Dans ce récit inaugural, la mère se livre à une sorte d’archéologie de la couleur de sa fille. Elle interroge sa noirceur. Sans remonter explicitement jusqu’aux violences originelles, elle les fait affleurer. On retrouve dans Délivrances l’entremêlement des temps et sentiments qui caractérise l’écriture de Toni Morrison. L’éclatement des voix aussi, qui, à l’époque de Beloved, apportait une modernité littéraire absente des romans afro-américains de l’époque. Bride prend en effet le relais de la narration, avant de laisser la place à d’autres voix. Celle de son amant Booker et de Sofia, entre autres, dont les histoires tragiques d’abord opaques s’éclaircissent peu à peu.

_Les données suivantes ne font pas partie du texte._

**src/rtl/mag15_arbiter_if.sv**
```systemverilog
// Request/response bundle for mag15_arbiter.
// master: requesters + result consumer; slave: the arbiter.
interface mag15_arbiter_if #(
    parameter int NREQ = 4,
    parameter int IDW  = 2
);
    logic [NREQ-1:0]      req_valid;
    logic [15*NREQ-1:0]   req_a;
    logic [15*NREQ-1:0]   req_b;
    logic [NREQ-1:0]      req_ready;
    logic                 rsp_valid;
    logic                 rsp_ready;
    logic [IDW-1:0]       rsp_id;
    logic                 rsp_gt;
    logic                 rsp_eq;
    logic                 rsp_lt;

    modport master (
        output req_valid,
        output req_a,
        output req_b,
        output rsp_ready,
        input  req_ready,
        input  rsp_valid,
        input  rsp_id,
        input  rsp_gt,
        input  rsp_eq,
        input  rsp_lt
    );

    modport slave (
        input  req_valid,
        input  req_a,
        input  req_b,
        input  rsp_ready,
        output req_ready,
        output rsp_valid,
        output rsp_id,
        output rsp_gt,
        output rsp_eq,
        output rsp_lt
    );
endinterface

```
**src/rtl/mag15_arbiter.sv**
```systemverilog
// Round-robin share of one 15-bit magnitude comparator among NREQ clients.
// Ports: clk, rst_n (async low), bus (slave: req/rsp handshakes), cmp_count.
module mag15_arbiter #(
    parameter int NREQ = 4,
    parameter int IDW  = 2,
    parameter int CNTW = 16
) (
    input  logic            clk,
    input  logic            rst_n,
    mag15_arbiter_if.slave  bus,
    output logic [CNTW-1:0] cmp_count
);
    logic [IDW-1:0] ptr;
    logic [IDW-1:0] win;
    logic [IDW-1:0] ptr_nxt;
    logic           any;
    logic           accept;
    logic           s1_free;
    logic           s2_load;

    logic           s1_valid;
    logic [14:0]    s1_a;
    logic [14:0]    s1_b;
    logic [IDW-1:0] s1_id;

    logic           cmp_gt;
    logic           cmp_eq;
    logic           cmp_lt;

    logic           s2_valid;
    logic [IDW-1:0] s2_id;
    logic           s2_gt;
    logic           s2_eq;
    logic           s2_lt;

    logic [14:0]    win_a;
    logic [14:0]    win_b;

    // Scan NREQ slots starting at the pointer; first valid one wins.
    always_comb begin
        logic [IDW:0]   sum;
        logic [IDW-1:0] cand;
        any = 1'b0;
        win = '0;
        for (int k = 0; k < NREQ; k++) begin
            sum = {1'b0, ptr} + (IDW+1)'(k);
            if (sum >= (IDW+1)'(NREQ))
                sum = sum - (IDW+1)'(NREQ);
            cand = sum[IDW-1:0];
            if (!any && bus.req_valid[cand]) begin
                any = 1'b1;
                win = cand;
            end
        end
    end

    always_comb begin
        logic [IDW:0] inc;
        inc = {1'b0, win} + {{IDW{1'b0}}, 1'b1};
        if (inc >= (IDW+1)'(NREQ))
            ptr_nxt = '0;
        else
            ptr_nxt = inc[IDW-1:0];
    end

    always_comb begin
        win_a = '0;
        win_b = '0;
        for (int i = 0; i < NREQ; i++) begin
            if (win == IDW'(i)) begin
                win_a = bus.req_a[15*i +: 15];
                win_b = bus.req_b[15*i +: 15];
            end
        end
    end

    assign s2_load = s1_valid && (!s2_valid || bus.rsp_ready);
    assign s1_free = !s1_valid || s2_load;
    assign accept  = s1_free && any;

    // Gated with rst_n so no client sees a grant while held in reset.
    always_comb begin
        bus.req_ready = '0;
        if (rst_n && accept)
            bus.req_ready = NREQ'(1) << win;
    end

    // The single shared comparator, fed straight from the operand register.
    assign cmp_gt = s1_a > s1_b;
    assign cmp_eq = s1_a == s1_b;
    assign cmp_lt = s1_a < s1_b;

    always_ff @(posedge clk or negedge rst_n) begin
        if (!rst_n) begin
            ptr      <= '0;
            s1_valid <= 1'b0;
            s1_a     <= '0;
            s1_b     <= '0;
            s1_id    <= '0;
        end else begin
            if (accept) begin
                s1_valid <= 1'b1;
                s1_a     <= win_a;
                s1_b     <= win_b;
                s1_id    <= win;
                ptr      <= ptr_nxt;
            end else if (s2_load) begin
                s1_valid <= 1'b0;
            end
        end
    end

    // Result register only changes on a load, so it stays put under stall.
    always_ff @(posedge clk or negedge rst_n) begin
        if (!rst_n) begin
            s2_valid <= 1'b0;
            s2_id    <= '0;
            s2_gt    <= 1'b0;
            s2_eq    <= 1'b0;
            s2_lt    <= 1'b0;
        end else begin
            if (s2_load) begin
                s2_valid <= 1'b1;
                s2_id    <= s1_id;
                s2_gt    <= cmp_gt;
                s2_eq    <= cmp_eq;
                s2_lt    <= cmp_lt;
            end else if (bus.rsp_ready) begin
                s2_valid <= 1'b0;
            end
        end
    end

    always_ff @(posedge clk or negedge rst_n) begin
        if (!rst_n)
            cmp_count <= '0;
        else if (accept && cmp_count != {CNTW{1'b1}})
            cmp_count <= cmp_count + 1'b1;
    end

    assign bus.rsp_valid = s2_valid;
    assign bus.rsp_id    = s2_id;
    assign bus.rsp_gt    = s2_gt;
    assign bus.rsp_eq    = s2_eq;
    assign bus.rsp_lt    = s2_lt;
endmodule

```
**src/flat_wrapper.sv**
```systemverilog
// flat-port wrapper written by rule: the top's interface ports become plain ports
module mag15_arbiter_flat 
#(
    parameter int NREQ = 4,
    parameter int IDW  = 2,
    parameter int CNTW = 16
)
  (clk, rst_n, cmp_count, bus_req_valid, bus_req_a, bus_req_b, bus_rsp_ready, bus_req_ready, bus_rsp_valid, bus_rsp_id, bus_rsp_gt, bus_rsp_eq, bus_rsp_lt);
  mag15_arbiter_if #(.NREQ(NREQ), .IDW(IDW)) bus_i ();
  input  logic clk;
  input  logic rst_n;
  output logic [CNTW-1:0] cmp_count;
  input wire logic [$bits(bus_i.req_valid)-1:0] bus_req_valid;
  input wire logic [$bits(bus_i.req_a)-1:0] bus_req_a;
  input wire logic [$bits(bus_i.req_b)-1:0] bus_req_b;
  input wire logic [$bits(bus_i.rsp_ready)-1:0] bus_rsp_ready;
  output wire logic [$bits(bus_i.req_ready)-1:0] bus_req_ready;
  output wire logic [$bits(bus_i.rsp_valid)-1:0] bus_rsp_valid;
  output wire logic [$bits(bus_i.rsp_id)-1:0] bus_rsp_id;
  output wire logic [$bits(bus_i.rsp_gt)-1:0] bus_rsp_gt;
  output wire logic [$bits(bus_i.rsp_eq)-1:0] bus_rsp_eq;
  output wire logic [$bits(bus_i.rsp_lt)-1:0] bus_rsp_lt;
  assign bus_i.req_valid = bus_req_valid;
  assign bus_i.req_a = bus_req_a;
  assign bus_i.req_b = bus_req_b;
  assign bus_i.rsp_ready = bus_rsp_ready;
  assign bus_req_ready = bus_i.req_ready;
  assign bus_rsp_valid = bus_i.rsp_valid;
  assign bus_rsp_id = bus_i.rsp_id;
  assign bus_rsp_gt = bus_i.rsp_gt;
  assign bus_rsp_eq = bus_i.rsp_eq;
  assign bus_rsp_lt = bus_i.rsp_lt;
  mag15_arbiter #(.NREQ(NREQ), .IDW(IDW), .CNTW(CNTW)) u_core (.clk(clk), .rst_n(rst_n), .bus(bus_i), .cmp_count(cmp_count));
endmodule
```
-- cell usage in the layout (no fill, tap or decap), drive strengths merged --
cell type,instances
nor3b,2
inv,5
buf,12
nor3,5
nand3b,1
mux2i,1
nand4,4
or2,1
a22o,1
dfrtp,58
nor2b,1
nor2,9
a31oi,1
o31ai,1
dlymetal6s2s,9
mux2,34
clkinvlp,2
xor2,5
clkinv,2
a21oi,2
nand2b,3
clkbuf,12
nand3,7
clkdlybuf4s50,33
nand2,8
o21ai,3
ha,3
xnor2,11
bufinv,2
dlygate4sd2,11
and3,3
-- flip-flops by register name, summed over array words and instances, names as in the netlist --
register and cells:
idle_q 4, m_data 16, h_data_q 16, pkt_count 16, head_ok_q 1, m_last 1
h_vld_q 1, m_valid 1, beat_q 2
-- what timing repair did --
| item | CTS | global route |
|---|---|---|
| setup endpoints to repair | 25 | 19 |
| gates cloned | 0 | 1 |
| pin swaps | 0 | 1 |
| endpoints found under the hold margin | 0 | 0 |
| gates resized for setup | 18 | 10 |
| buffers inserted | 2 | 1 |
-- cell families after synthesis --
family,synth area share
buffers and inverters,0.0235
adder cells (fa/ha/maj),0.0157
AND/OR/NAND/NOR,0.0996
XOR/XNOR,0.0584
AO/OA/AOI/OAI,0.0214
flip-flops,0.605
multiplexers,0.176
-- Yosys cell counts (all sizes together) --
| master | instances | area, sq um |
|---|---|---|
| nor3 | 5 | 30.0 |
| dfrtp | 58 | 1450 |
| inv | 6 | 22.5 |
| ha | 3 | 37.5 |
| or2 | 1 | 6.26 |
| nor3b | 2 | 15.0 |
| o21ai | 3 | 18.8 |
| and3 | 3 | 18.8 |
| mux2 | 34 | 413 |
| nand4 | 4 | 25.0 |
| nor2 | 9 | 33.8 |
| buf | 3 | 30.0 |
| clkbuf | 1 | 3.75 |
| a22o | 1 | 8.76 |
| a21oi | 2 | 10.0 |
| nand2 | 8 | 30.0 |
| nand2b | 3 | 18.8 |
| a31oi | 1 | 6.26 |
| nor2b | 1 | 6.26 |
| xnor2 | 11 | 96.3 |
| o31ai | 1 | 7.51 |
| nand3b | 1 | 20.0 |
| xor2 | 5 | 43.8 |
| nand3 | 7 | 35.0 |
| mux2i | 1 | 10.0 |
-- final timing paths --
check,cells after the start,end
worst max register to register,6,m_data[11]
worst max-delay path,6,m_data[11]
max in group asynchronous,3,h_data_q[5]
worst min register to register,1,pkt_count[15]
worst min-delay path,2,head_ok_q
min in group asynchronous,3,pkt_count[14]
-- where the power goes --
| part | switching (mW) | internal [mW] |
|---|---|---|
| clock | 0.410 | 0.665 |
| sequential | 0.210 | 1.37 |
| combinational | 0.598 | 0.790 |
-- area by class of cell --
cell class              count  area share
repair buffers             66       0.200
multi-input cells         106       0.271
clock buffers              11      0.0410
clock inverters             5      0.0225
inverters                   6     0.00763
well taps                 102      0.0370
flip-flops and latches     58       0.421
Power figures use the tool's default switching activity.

La polyphonie de Délivrances est moins subtile que celle de Beloved et du Chant de Salomon (1996), les deux plus beaux romans de Toni Morrison. Clairement rangés dans des chapitres qui portent les surnoms de chaque narrateur, les différents récits ne font jamais perdre pied au lecteur. L’écriture brute et très urbaine de ce dernier roman compense cette relative facilité. Délivrances est le plus contemporain des livres de Toni Morrison, et celle-ci a su mettre dans la ouche de Bride un langage mi-branché mi-métaphorique qui fait d’elle le digne successeur de Sethe et de toutes les autres voix féminines qui peuplent son œuvre. Les traumatismes à la chaîne qui émergent des monologues successifs sont eux aussi bien d’aujourd’hui. Déclinaisons modernes de faits-divers liés à l’esclavage de The Black Book, que Toni Morrison a fait publier en 1973 en tant que directrice de collection chez Random House, ces derniers disent et répètent avec force la nécessité de nourrir le présent des souffrances passées.
Anaïs Héluin
Délivrances, de Toni Morrison, traduit de l’anglais par Christine Laferrière, éditions Christian Bourgeois, 18 €, 197 pages.